### DATA SHOWN
[src/rtl/stopwatch_scan_ctrl_bcd_digit.sv]
// One modulo-M BCD digit that counts up or down, with a combinational
// carry/borrow output so a chain of digits updates in a single cycle.
module bcd_digit
   import stopwatch_pkg::*;
#(
   parameter int M = 10
) (
   input  logic       clk,
   input  logic       clr,
   input  logic       en,
   input  mode_e      dir,
   input  logic       cin,
   input  logic       load,
   input  logic [3:0] ld_val,
   output logic [3:0] q,
   output logic       cout
);

   localparam logic [3:0] MAX = 4'(M - 1);

   logic [3:0] clamped;
   logic [3:0] nxt;

   assign clamped = (ld_val > MAX) ? MAX : ld_val;

   always_comb begin
      nxt = q;
      if (dir == MODE_DOWN) begin
         nxt = (q == 4'd0) ? MAX : q - 4'd1;
      end else begin
         nxt = (q == MAX) ? 4'd0 : q + 4'd1;
      end
   end

   // Carry out means this digit rolls over when the incoming carry arrives.
   assign cout = cin && ((dir == MODE_DOWN) ? (q == 4'd0) : (q == MAX));

   always_ff @(posedge clk or negedge clr) begin
      if (!clr) begin
         q <= 4'd0;
      end else if (load) begin
         q <= clamped;
      end else if (en && cin) begin
         q <= nxt;
      end
   end

endmodule

[src/rtl/stopwatch_scan_ctrl.sv]
// Stopwatch / countdown timer with lap freeze, wrap alarm and a multiplexed
// common-anode 7-segment scanner, all in the single clk domain.
module stopwatch_scan_ctrl
   import stopwatch_pkg::*;
#(
   parameter int DIGITS     = 4,
   parameter int TICK_DIV   = 1_000_000,
   parameter int SCAN_DIV   = 5_000,
   parameter int TOP_MOD    = 6,
   parameter int DP_POS     = 2,
   parameter int WARN_WRAPS = 2
) (
   input  logic                  clk,
   input  logic                  clr,
   input  logic                  run,
   input  logic                  mode,
   input  logic                  load,
   input  logic [4*DIGITS-1:0]   load_val,
   input  logic                  lap,
   output logic [4*DIGITS-1:0]   bcd,
   output logic [7:0]            seg_n,
   output logic [DIGITS-1:0]     an,
   output logic                  wrap_led,
   output logic                  warning,
   output logic                  expired
);

   localparam int PW = (TICK_DIV > 1) ? $clog2(TICK_DIV) : 1;
   localparam int SW = (SCAN_DIV > 1) ? $clog2(SCAN_DIV) : 1;
   localparam int IW = $clog2(DIGITS);
   localparam int WW = (WARN_WRAPS > 0) ? $clog2(WARN_WRAPS + 1) : 1;

   localparam logic [PW-1:0] TICK_LAST = PW'(TICK_DIV - 1);
   localparam logic [SW-1:0] SCAN_LAST = SW'(SCAN_DIV - 1);
   localparam logic [WW-1:0] WARN_LVL  = WW'(WARN_WRAPS);

   mode_e               dir;
   logic [PW-1:0]       presc;
   logic                tick;
   logic                all_zero;
   logic                near_zero;
   logic                step_en;
   logic                expire_set;
   logic                full_wrap;
   logic [DIGITS:0]     carry;
   logic [WW-1:0]       wrap_cnt;
   logic [WW-1:0]       wrap_cnt_nxt;
   logic                frozen;
   logic [4*DIGITS-1:0] snap;
   logic [4*DIGITS-1:0] disp;
   logic [3:0]          disp_nib;
   logic [SW-1:0]       scan_cnt;
   logic [IW-1:0]       idx;

   assign dir       = mode_e'(mode);
   assign tick      = run && (presc == TICK_LAST);
   assign all_zero  = (bcd == '0);
   assign near_zero = (bcd[4*DIGITS-1:4] == '0) && (bcd[3:0] <= 4'd1);

   // Counting stops once expired, and a zero count never borrows into a wrap.
   assign step_en    = tick && !load && !expired && !((dir == MODE_DOWN) && all_zero);
   assign expire_set = tick && !load && !expired && (dir == MODE_DOWN) && near_zero;
   assign full_wrap  = step_en && (dir == MODE_UP) && carry[DIGITS];

   assign wrap_cnt_nxt = (wrap_cnt == WARN_LVL) ? wrap_cnt : wrap_cnt + WW'(1);

   assign carry[0] = 1'b1;

   for (genvar i = 0; i < DIGITS; i++) begin : g_digit
      bcd_digit #(
         .M ((i == DIGITS - 1) ? TOP_MOD : 10)
      ) u_digit (
         .clk    (clk),
         .clr    (clr),
         .en     (step_en),
         .dir    (dir),
         .cin    (carry[i]),
         .load   (load),
         .ld_val (load_val[4*i +: 4]),
         .q      (bcd[4*i +: 4]),
         .cout   (carry[i+1])
      );
   end

   always_ff @(posedge clk or negedge clr) begin
      if (!clr) begin
         presc <= '0;
      end else if (load || tick) begin
         presc <= '0;
      end else if (run) begin
         presc <= presc + PW'(1);
      end
   end

   always_ff @(posedge clk or negedge clr) begin
      if (!clr) begin
         expired  <= 1'b0;
         wrap_led <= 1'b0;
         wrap_cnt <= '0;
         warning  <= 1'b0;
      end else begin
         if (load) begin
            expired <= (dir == MODE_DOWN) && (load_val == '0);
         end else if (expire_set) begin
            expired <= 1'b1;
         end
         if (full_wrap) begin
            wrap_led <= ~wrap_led;
            wrap_cnt <= wrap_cnt_nxt;
            if (wrap_cnt_nxt == WARN_LVL) begin
               warning <= 1'b1;
            end
         end
      end
   end

   // Lap looks at the pre-load count, so a simultaneous load does not leak in.
   always_ff @(posedge clk or negedge clr) begin
      if (!clr) begin
         frozen <= 1'b0;
         snap   <= '0;
      end else if (lap) begin
         if (!frozen) begin
            snap   <= bcd;
            frozen <= 1'b1;
         end else begin
            frozen <= 1'b0;
         end
      end
   end

   assign disp = frozen ? snap : bcd;

   always_comb begin
      disp_nib = 4'd0;
      for (int i = 0; i < DIGITS; i++) begin
         if (idx == IW'(i)) begin
            disp_nib = disp[4*i +: 4];
         end
      end
   end

   always_ff @(posedge clk or negedge clr) begin
      if (!clr) begin
         scan_cnt <= '0;
         idx      <= '0;
      end else if (scan_cnt == SCAN_LAST) begin
         scan_cnt <= '0;
         idx      <= (idx == IW'(DIGITS - 1)) ? '0 : idx + IW'(1);
      end else begin
         scan_cnt <= scan_cnt + SW'(1);
      end
   end

   always_ff @(posedge clk or negedge clr) begin
      if (!clr) begin
         an    <= DIGITS'(1);
         seg_n <= SEG_0;
      end else begin
         an    <= DIGITS'(1) << idx;
         seg_n <= seg_encode(disp_nib, idx == IW'(DP_POS));
      end
   end

endmodule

### TASK DIRECTIONS
Look above for the line with "localparam int WW" and the line with "end else if (load || tick) begin". Write out those two lines and all the lines between them, exactly, and no others.

### OUTPUT FOR THIS EXERCISE
   localparam int WW = (WARN_WRAPS > 0) ? $clog2(WARN_WRAPS + 1) : 1;

   localparam logic [PW-1:0] TICK_LAST = PW'(TICK_DIV - 1);
   localparam logic [SW-1:0] SCAN_LAST = SW'(SCAN_DIV - 1);
   localparam logic [WW-1:0] WARN_LVL  = WW'(WARN_WRAPS);

   mode_e               dir;
   logic [PW-1:0]       presc;
   logic                tick;
   logic                all_zero;
   logic                near_zero;
   logic                step_en;
   logic                expire_set;
   logic                full_wrap;
   logic [DIGITS:0]     carry;
   logic [WW-1:0]       wrap_cnt;
   logic [WW-1:0]       wrap_cnt_nxt;
   logic                frozen;
   logic [4*DIGITS-1:0] snap;
   logic [4*DIGITS-1:0] disp;
   logic [3:0]          disp_nib;
   logic [SW-1:0]       scan_cnt;
   logic [IW-1:0]       idx;

   assign dir       = mode_e'(mode);
   assign tick      = run && (presc == TICK_LAST);
   assign all_zero  = (bcd == '0);
   assign near_zero = (bcd[4*DIGITS-1:4] == '0) && (bcd[3:0] <= 4'd1);

   // Counting stops once expired, and a zero count never borrows into a wrap.
   assign step_en    = tick && !load && !expired && !((dir == MODE_DOWN) && all_zero);
   assign expire_set = tick && !load && !expired && (dir == MODE_DOWN) && near_zero;
   assign full_wrap  = step_en && (dir == MODE_UP) && carry[DIGITS];

   assign wrap_cnt_nxt = (wrap_cnt == WARN_LVL) ? wrap_cnt : wrap_cnt + WW'(1);

   assign carry[0] = 1'b1;

   for (genvar i = 0; i < DIGITS; i++) begin : g_digit
      bcd_digit #(
         .M ((i == DIGITS - 1) ? TOP_MOD : 10)
      ) u_digit (
         .clk    (clk),
         .clr    (clr),
         .en     (step_en),
         .dir    (dir),
         .cin    (carry[i]),
         .load   (load),
         .ld_val (load_val[4*i +: 4]),
         .q      (bcd[4*i +: 4]),
         .cout   (carry[i+1])
      );
   end

   always_ff @(posedge clk or negedge clr) begin
      if (!clr) begin
         presc <= '0;
      end else if (load || tick) begin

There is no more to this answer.